Question

A hole of radius $r_1$ is made centrally in a uniform circular disc of thickness d and radius $r_2$. The inner surface (a cyclinder of length d and radiud $r_1$) is maintained at a temperature ${\theta }_1$ and the outer surface (a cylinder of length d and radius $r_2$) is maintained at a temperature ${\theta }_2({\theta }_4>{\theta }_2)$. The thermal conductivity of the material of the disc is K. Calculate the heat flowing per unit time through the disc.

Answer 1

$\frac{dQ}{dt}$ = Rate of flow of heat

Let us consider a strip at a distance r from the centre of thickness dr.

$\frac{Q}{dt}=\frac{K\times 2\pi \times rd\times d\theta }{dr}$

[$d\theta$ = temperature difference across the thickness dr ]

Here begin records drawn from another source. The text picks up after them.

===== src/hdl/assert_macros.svh =====
// ----------------------------------------------------------------------------
// Assertion macros
// Shared forms for the concurrent checks used in the RTL.
// ----------------------------------------------------------------------------
`ifndef ASSERT_MACROS_SVH
`define ASSERT_MACROS_SVH

// The consequent must hold in the same cycle as the antecedent.
`define ASSERT_SAME(label, clk, rst, ante, cons, msg) \
  label: assert property (@(posedge clk) disable iff (rst) (ante) |-> (cons)) \
    else $error(msg);

// The consequent must hold in the cycle after the antecedent.
`define ASSERT_NEXT(label, clk, rst, ante, cons, msg) \
  label: assert property (@(posedge clk) disable iff (rst) (ante) |=> (cons)) \
    else $error(msg);

`endif


===== src/hdl/pzta_pkg.sv =====
// ----------------------------------------------------------------------------
// pzta_pkg
// Widths, zone band constants and register addresses of the zone accumulator.
// ----------------------------------------------------------------------------
`timescale 1ns / 1ps

package pzta_pkg;

  localparam int NUM_ZONES = 7;
  localparam int ZONE_W    = 3;
  localparam int DUR_W     = 16;
  localparam int WATTS_W   = 12;
  localparam int TIME_W    = 32;
  localparam int TP_W      = 11;
  // Wide enough for 4095 * 100 and for 151 * 2047.
  localparam int SCALE_W   = 19;
  localparam int PCT_W     = 8;

  localparam int S_TDATA_W = 48;
  localparam int M_TDATA_W = 24;
  localparam int PADDR_W   = 2;
  localparam int PDATA_W   = 32;

  localparam logic [PCT_W-1:0]   PCT_SCALE = 8'd100;
  localparam logic [DUR_W-1:0]   DUR_MAX   = 16'hFFFF;
  localparam logic [PADDR_W-1:0] ADDR_THRESHOLD = 2'd0;

  // Lower bound of zones 2 through 7 in percent of threshold power.
  localparam logic [PCT_W-1:0] BAND_LOW_PCT [NUM_ZONES-1] =
    '{8'd56, 8'd76, 8'd91, 8'd106, 8'd121, 8'd151};

endpackage


===== src/hdl/pzta_zone_classify.sv =====
// ----------------------------------------------------------------------------
// pzta_zone_classify
// Maps a power sample to zone 1..7 by exact compares against the bands.
// ----------------------------------------------------------------------------
`timescale 1ns / 1ps

module pzta_zone_classify (
  input  logic [pzta_pkg::WATTS_W-1:0] watts,
  input  logic [pzta_pkg::TP_W-1:0]    threshold_power,
  output logic [pzta_pkg::ZONE_W-1:0]  zone
);
  import pzta_pkg::*;

  logic [SCALE_W-1:0] scaled;

  assign scaled = SCALE_W'(watts) * SCALE_W'(PCT_SCALE);

  // The bands rise monotonically, so the last bound passed names the zone.
  always_comb begin
    logic [SCALE_W-1:0] bound;
    zone = ZONE_W'(1);
    for (int i = 0; i < NUM_ZONES - 1; i++) begin
      bound = SCALE_W'(BAND_LOW_PCT[i]) * SCALE_W'(threshold_power);
      if (scaled >= bound) begin
        zone = ZONE_W'(i + 2);
      end
    end
  end

endmodule


===== src/hdl/power_zone_time_accumulator.sv =====
// ----------------------------------------------------------------------------
// power_zone_time_accumulator
// Classifies power samples into seven zones and accumulates time per zone.
// ----------------------------------------------------------------------------
// Channel   Dir  Handshake          Contents
// s_*       in   tvalid/tready      watts [11:0], now_seconds [43:12]
// m_*       out  tvalid/tready      zone [2:0], zone_seconds [18:3]
// APB       in   psel/penable       threshold_power at byte address 0
//
// One beat per cycle sustained while m_* takes its beats; a sample taken on
// s_* goes to the input register, which feeds the classify and
// saturating-credit logic, which in turn loads the output register.
// Samples with zero watts or zero threshold leave the state alone and give
// no result. A stalled m_* holds its beat; the input register still takes a
// new beat, and further beats wait only when a result is pending behind it.
// Reset clears the threshold, the last zone and all zone totals.
// ----------------------------------------------------------------------------
`timescale 1ns / 1ps

module power_zone_time_accumulator (
  input  logic                            clk,
  input  logic                            rst,
  // watts [11:0], now_seconds [43:12], zero fill [47:44]
  input  logic [pzta_pkg::S_TDATA_W-1:0]  s_tdata,
  input  logic                            s_tvalid,
  output logic                            s_tready,
  // zone [2:0], zone_seconds [18:3], zero fill [23:19]
  output logic [pzta_pkg::M_TDATA_W-1:0]  m_tdata,
  output logic                            m_tvalid,
  input  logic                            m_tready,
  input  logic                            psel,
  input  logic                            penable,
  input  logic                            pwrite,
  input  logic [pzta_pkg::PADDR_W-1:0]    paddr,
  input  logic [pzta_pkg::PDATA_W-1:0]    pwdata,
  output logic [pzta_pkg::PDATA_W-1:0]    prdata,
  output logic                            pready
);
  import pzta_pkg::*;

  logic [TP_W-1:0]    threshold_power;

  logic               s1_valid;
  logic [WATTS_W-1:0] s1_watts;
  logic [TIME_W-1:0]  s1_now;

  logic [TIME_W-1:0]  last_time;
  logic [ZONE_W-1:0]  prev_zone;
  // Mirror of the total of prev_zone, so the credit needs no array read.
  logic [DUR_W-1:0]   prev_dur;
  logic [DUR_W-1:0]   durations [NUM_ZONES];

  logic               out_valid;
  logic [ZONE_W-1:0]  out_zone;
  logic [DUR_W-1:0]   out_seconds;

  logic               s1_active;
  logic               s1_go;
  logic [ZONE_W-1:0]  zone_new;
  logic [TIME_W-1:0]  delta;
  logic [DUR_W-1:0]   room;
  logic [DUR_W-1:0]   credited;
  logic [DUR_W-1:0]   zone_sec_new;

  // Configuration port.
  assign pready = 1'b1;
  assign prdata = (paddr == ADDR_THRESHOLD) ? PDATA_W'(threshold_power) : '0;

  always_ff @(posedge clk) begin
    if (rst) begin
      threshold_power <= '0;
    end else if (psel && penable && pwrite && pready && paddr == ADDR_THRESHOLD) begin
      threshold_power <= pwdata[TP_W-1:0];
    end
  end

  // Handshake between the input register and the output register.
  assign s1_active = (s1_watts != '0) && (threshold_power != '0);
  assign s1_go     = s1_valid && (!s1_active || !out_valid || m_tready);
  assign s_tready  = !s1_valid || s1_go;

  always_ff @(posedge clk) begin
    if (rst) begin
      s1_valid <= 1'b0;
    end else if (s_tvalid && s_tready) begin
      s1_valid <= 1'b1;
    end else if (s1_go) begin
      s1_valid <= 1'b0;
    end
  end

  always_ff @(posedge clk) begin
    if (s_tvalid && s_tready) begin
      s1_watts <= s_tdata[WATTS_W-1:0];
      s1_now   <= s_tdata[WATTS_W +: TIME_W];
    end
  end

  pzta_zone_classify u_classify (
    .watts           (s1_watts),
    .threshold_power (threshold_power),
    .zone            (zone_new)
  );

  // Elapsed time wraps modulo 2^32; nothing is credited before the first sample.
  assign delta    = (prev_zone != '0) ? (s1_now - last_time) : '0;
  assign room     = DUR_MAX - prev_dur;
  assign credited = (delta >= TIME_W'(room)) ? DUR_MAX : (prev_dur + delta[DUR_W-1:0]);

  // When the zone does not change, the result already includes this credit.
  assign zone_sec_new = (zone_new == prev_zone) ? credited
                                                : durations[ZONE_W'(zone_new - 3'd1)];

  always_ff @(posedge clk) begin
    if (rst) begin
      prev_zone <= '0;
      prev_dur  <= '0;
      last_time <= '0;
      for (int i = 0; i < NUM_ZONES; i++) begin
        durations[i] <= '0;
      end
    end else if (s1_go && s1_active) begin
      for (int i = 0; i < NUM_ZONES; i++) begin
        if (prev_zone == ZONE_W'(i + 1)) begin
          durations[i] <= credited;
        end
      end
      prev_zone <= zone_new;
      prev_dur  <= zone_sec_new;
      last_time <= s1_now;
    end
  end

  always_ff @(posedge clk) begin
    if (rst) begin
      out_valid <= 1'b0;
    end else if (s1_go && s1_active) begin
      out_valid <= 1'b1;
    end else if (m_tready) begin
      out_valid <= 1'b0;
    end
  end

  always_ff @(posedge clk) begin
    if (s1_go && s1_active) begin
      out_zone    <= zone_new;
      out_seconds <= zone_sec_new;
    end
  end

  assign m_tvalid = out_valid;
  assign m_tdata  = {(M_TDATA_W - ZONE_W - DUR_W)'(0), out_seconds, out_zone};

  `include "assert_macros.svh"

  `ASSERT_SAME(a_out_zone_range, clk, rst, m_tvalid,
               (out_zone != '0) && (out_zone <= ZONE_W'(NUM_ZONES)),
               "result zone out of range")
  `ASSERT_SAME(a_out_matches_total, clk, rst, m_tvalid,
               out_seconds == durations[ZONE_W'(out_zone - 3'd1)],
               "pending result disagrees with its zone total")
  `ASSERT_SAME(a_prev_dur_mirror, clk, rst, prev_zone != '0,
               prev_dur == durations[ZONE_W'(prev_zone - 3'd1)],
               "cached total of the last zone is stale")
  `ASSERT_SAME(a_no_zone_no_time, clk, rst, prev_zone == '0,
               (prev_dur == '0) && (durations[0] == '0) && (durations[NUM_ZONES-1] == '0),
               "time credited before any sample")
  `ASSERT_NEXT(a_accept_loads, clk, rst, s_tvalid && s_tready,
               s1_valid, "accepted beat not held in the input register")

endmodule


===== config.mk =====
export PLATFORM = sky130hd
export DESIGN_NAME = power_zone_time_accumulator
export DESIGN_NICKNAME = d
export VERILOG_FILES = /design/src/hdl/pzta_pkg.sv /design/src/hdl/pzta_zone_classify.sv /design/src/hdl/power_zone_time_accumulator.sv
export VERILOG_INCLUDE_DIRS = /design/src /design/src/hdl
export SDC_FILE = /design/constraint.sdc
export NUM_CORES = 1
export LEC_CHECK = 0
export BUFFER_PORTS_ARGS = -buffer_cell sky130_fd_sc_hd__buf_2
export CORE_ASPECT_RATIO = 1.4
export CORE_MARGIN = 4
export CORE_UTILIZATION = 45
export DETAILED_ROUTE_END_ITERATION = 8
export PLACE_DENSITY = 0.66
export SKIP_CTS_REPAIR_TIMING = 1
export SLEW_MARGIN = 20
export SYNTH_ARGS = -nofsm -noshare
export SYNTH_HDL_FRONTEND = slang
export SYNTH_SLANG_ARGS = --single-unit

===== constraint.sdc =====
create_clock -name clk -period 16.6 [get_ports clk]
set_clock_uncertainty 0.2 [all_clocks]
set_input_delay 0 -clock clk [delete_from_list [all_inputs] [get_ports clk]]
set_output_delay 0 -clock clk [all_outputs]
set_load 0.05 [all_outputs]

==> results.md <==
Finish:
- After routing the design area is approximately 0.026 mm2.
- The antenna diode count is 0.
- After the last flow step, the layout net total stands at 3,073.
- The sequential cells in the finished layout cover a total of around 0.0065 mm2.
- The area growth from synthesis to layout is 14.0%.
- The total area of multi-input combinational cells is 0.0144 mm2.
- The utilization after layout is 0.521.
- Of the cells placed in the final design, the portion with a size suffix greater than 1 is 0.0922.
- The fill cell total of the finished layout is 4,448.

Worst setup path:
- The cell with the largest stage delay on the worst path is dfxtp_1.
- The worst setup path is launched from a register.
- The cell that appears most often on the critical path is ha_1.
- The worst register-to-register path ends at out_seconds[6].
- The worst register-to-register path has a setup slack of between 7 and 8 ns.
- The worst path arrival time is between 9 and 10 ns.
- The worst setup path is captured at a register.
- The worst reg2reg path startpoint is threshold_power[2].
- Measured in cells, the most critical reg-to-reg path has a length of 32.
- The highest net fanout along the worst path is 48.
- In this design, the stage delay of the slowest critical-path cell is 0.88 ns.
- The worst setup path is of the reg2reg kind.
- The required time at the endpoint of the critical path is 16.72 ns.

Yosys:
- The synthesized design contains 175 enable-type register cells.
- The share of flip-flops with an asynchronous set or reset after synthesis is 0.
- Synthesis instantiated 76 different standard cells from the library.
- In the synthesized netlist the dominant register cell turns out to be edfxtp_1.
- The synthesis warning total is 0.
- The synthesized area is about 0.022 mm2.
- The number of standard cells after synthesis is 2,309.
- The post-synthesis sequential element count is 239.
- After synthesis, the mean cell area works out to 9.74 um2.
- The fraction of the yosys area taken by sequential cells is 0.291.

Global route:
- The first global-routing pass estimated 89,200 um of wire.
- The pin count of the biggest net entering global routing is 59.
- The number of antenna violations at the first check in global routing is 0.
- The number of global-route vias before repair is 17,386.
- The total routing usage reported by global routing is 0.204.
- The total overflow left after global routing is 0.

Place:
- The estimated wirelength of the detail-placed design is 42,800 um.
- The final weighted congestion of routability-driven global placement is ~0.92.
- The count of buffers added on input and output ports is 95.
- The total placed instance area is between 0.02 and 0.025 mm2.

Floorplanning:
- The number of rows in the core area is 96.
- The I/O pin total is 148.
- The initial utilization of the core area, before any placement, comes to 0.457.
- Measured along the y axis, the die boundary spans 272 um.
- The floorplan die area is 0.0537 mm2.
- The total core area is 0.0492 mm2.
- Measured along the x axis, the die boundary spans 197 um.

Routing:
- The wire length per cell after detailed routing is 17.6 um.
- The detail route stage leaves a number of antenna-violating nets equal to 0.
- For this run, design rule violations remaining after detail routing come to 0.
- The total wire length after detailed routing is 56,000 um.
- The final route contains approximately 17,000 vias.
- The number of iterations in the first detailed-routing pass is 5.
- After the first detailed-routing iteration, the DRC count stood at 727.
- The detailed-route vias per instance is 5.38.

Power:
- The cell area power density is ~120 mW/mm2.
- The sequential fraction of design power is 0.245.
- Of the total power, the share spent switching nets is 0.417.
- Internal power comes to 0.00175 W.
- The total power draw is around 0.0030 W.
- The leakage power is 11.8 nW.
- Of the total power, combinational logic draws 0.547.
- In this run the power spent charging and discharging nets is 0.00126 W.
- Of the total power, the clock network draws 0.208.
- Across the VDD grid, the largest voltage drop is between 150 and 200 uV.

CTS:
- Clock tree synthesis selected as its root buffer the cell clkbuf_16.
- Clock-pin slew was measured on the worst setup and hold paths at 0.07 ns.
- The maximum level of the CTS H-tree is 1.
- TritonCTS built the clock tree.
- The clock insertion delay at the later pin of the skew report is 0.58 ns.
- In this run the deepest clock path goes through 3 buffers.
- The count of clock tree sinks is around 240.
- The total clock buffers created by CTS is 28.

STA:
- The number of hold violations in the final report is 3.
- Summed over all failing endpoints, the final setup total negative slack is 0 ns.
- Headroom to the max-slew limit came out at 0.285.
- The final count of pins violating max slew is 0.
- Setup repair after global routing left no endpoint under its margin.
- The upper clock frequency limit is 105 MHz.
- For the pin with the worst max-slew slack, the measured transition is 1.07 ns.
- The clock period minus final worst setup slack is 9.56 ns.
- The setup violation total in the final timing report is 0.
- The final clock period utilization by the worst path is 0.576.
- The worst hold margin is -0.0235 ns.

Worst hold path:
- The worst hold path terminates at threshold_power[5].
- In this run the worst hold path is classified as in2reg.
- The worst hold path begins at pwdata[5].
- The worst hold path passes through 4 cells.

Outcome:
- The run finished, with violations left.
- The final reports fail on negative hold slack.

Run:
- Max-cap violations in this run came to 0.
cell usage in the layout, fill, tap and decap left out, drive strengths merged, types with 34 or more instances in the layout:
cell type	n
a211oi	46
a21o	40
a21oi	149
buf	120
dfxtp	64
dlygate4sd3	110
edfxtp	175
fa	99
ha	370
inv	329
nand2	137
nand2b	34
nor2	211
nor3	35
o21ai	78
xnor2	70
xor2	48
cell type report:
cell class              instances  share of cell area
clock buffers                  33              0.0281
repair buffers                230              0.0688
clock inverters                19             0.00800
multi-input cells            1691               0.562
inverters                     325              0.0476
flip-flops and latches        239               0.255
well taps                     637              0.0311
sequential cells by signal, summed over array words and instances, names as in the netlist, 11 cells and up:
register	cells
s1_now	32
last_time	32
prev_dur	16
durations	112
out_seconds	16
s1_watts	12
threshold_power	11
power groups by stage:
stage	registers, W	clock network (W)	logic [W]
6_report	0.000737	0.000626	0.00165
4_1_cts	0.000737	0.000642	0.00164
3_5_place_dp	0.000749	0	0.00162
3_3_place_gp	0.000747	0	0.00158
2_1_floorplan	0.000761	0	0.00124
5_1_grt	0.000740	0.000662	0.00185
worst max-delay path by stage:
| stage | endpoint | depth (start not counted) | slack, ns | from |
|---|---|---|---|---|
| 3_5_place_dp | out_seconds[12] | 32 | 7.13 | threshold_power[2] |
| 6_report | out_seconds[6] | 32 | 7.04 | threshold_power[2] |
| 5_1_grt | out_seconds[10] | 32 | 6.35 | threshold_power[2] |
| 4_1_cts | out_seconds[6] | 31 | 7.08 | threshold_power[3] |
| 2_1_floorplan | out_seconds[0] | 31 | 8.75 | threshold_power[5] |
| 3_3_place_gp | out_seconds[6] | 31 | 7.17 | threshold_power[3] |
per-stage QoR:
step	cells	setup WS [ns]
after floorplan	2334	8.75
after global placement	3012	7.17
after detailed placement	3012	7.13
final	3174	7.04
after CTS	3064	7.08
after global routing	3174	6.35
cells in the mapped netlist (5+ instances only):
master    count  area share
o22ai_1       5      0.0014
mux2i_1      29       0.013
o21a_1       21      0.0070
buf_6         6      0.0030
mux4_2       16       0.016
o21ai_0      76       0.017
a211oi_1     43       0.014
o31ai_1      22      0.0073
fa_1         99       0.088
a21oi_1     148       0.033
or3_1         9      0.0025
nor3_1       35      0.0078
ha_1        370        0.21
nand4_1      12      0.0033
clkbuf_1     37      0.0062
nand3_1      25      0.0056
nor2_1      211       0.035
nor4_1        7      0.0019
nand3b_1     15      0.0050
inv_1       317       0.053
and3_1        7      0.0019
and2_1        8      0.0022
buf_4        28      0.0093
nor3b_2      14      0.0078
xor2_1       48       0.019
dfxtp_1      64       0.057
xnor2_1      70       0.027
o21bai_1     16      0.0053
o31a_1        5      0.0019
o21bai_4     16       0.013
o211ai_1     10      0.0033
nand2_1     137       0.023
a31oi_1      15      0.0042
a21o_1       40       0.013
inv_2         7      0.0012
nor2b_1      20      0.0056
nand2b_1     34      0.0095
a21boi_0     10      0.0033
edfxtp_1    175        0.23
cells by family (layout without fill, tap and decap cells):
kind of cell    after synthesis  in the layout  share of synthesized area
compound gates              476            476                      0.146
xor+xnor                    118            118                     0.0460
fa+ha+maj                   469            469                      0.294
buf+inv                     404            607                     0.0748
flops                       239            239                      0.291
mux                          45             45                     0.0289
other cells                   2             27                   0.000334
simple gates                556            556                      0.119
critical path: cells and delay by family, from the launching register on:
kind / cells / cell delay, ns
adder cells (fa/ha/maj): 7 / 2.28
AO/OA/AOI/OAI: 16 / 3.74
buffers and inverters: 4 / 1.11
XOR/XNOR: 2 / 0.35
flip-flops: 1 / 0.88
AND/OR/NAND/NOR: 2 / 0.28
multiplexers: 1 / 0.41
routing by layer:
layer	share of wire	track usage
met4	0.036	0.0725
met1	0.39	0.226
met5	0	0
met2	0.54	0.396
met3	0.037	0.0217
Note: power is estimated with default switching activity, not from simulation.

C$=\frac{K\times 2\pi \times rd\times d\theta }{dr}$ $[c=\frac{\theta }{t}]$

$C\times \frac{dr}{r}=K2\pi dd\theta$

Integrating

$\Rightarrow C{\int }_{r_1}^{r_2}\frac{dr}{r}=K2\pi d{\int }_{{\theta }_2}^{{\theta }_1}d\theta$

$\Rightarrow C[logr{]}_{r_1}^{r_2}=K2\pi d({\theta }_1-{\theta }_2)$

$C(log{r}_2-log{r}_1)=K2\pi d({\theta }_1-{\theta }_2)$

$\Rightarrow C=\frac{K2\pi d({\theta }_1-{\theta }_2)}{log\left(r_2/r_1\right)}$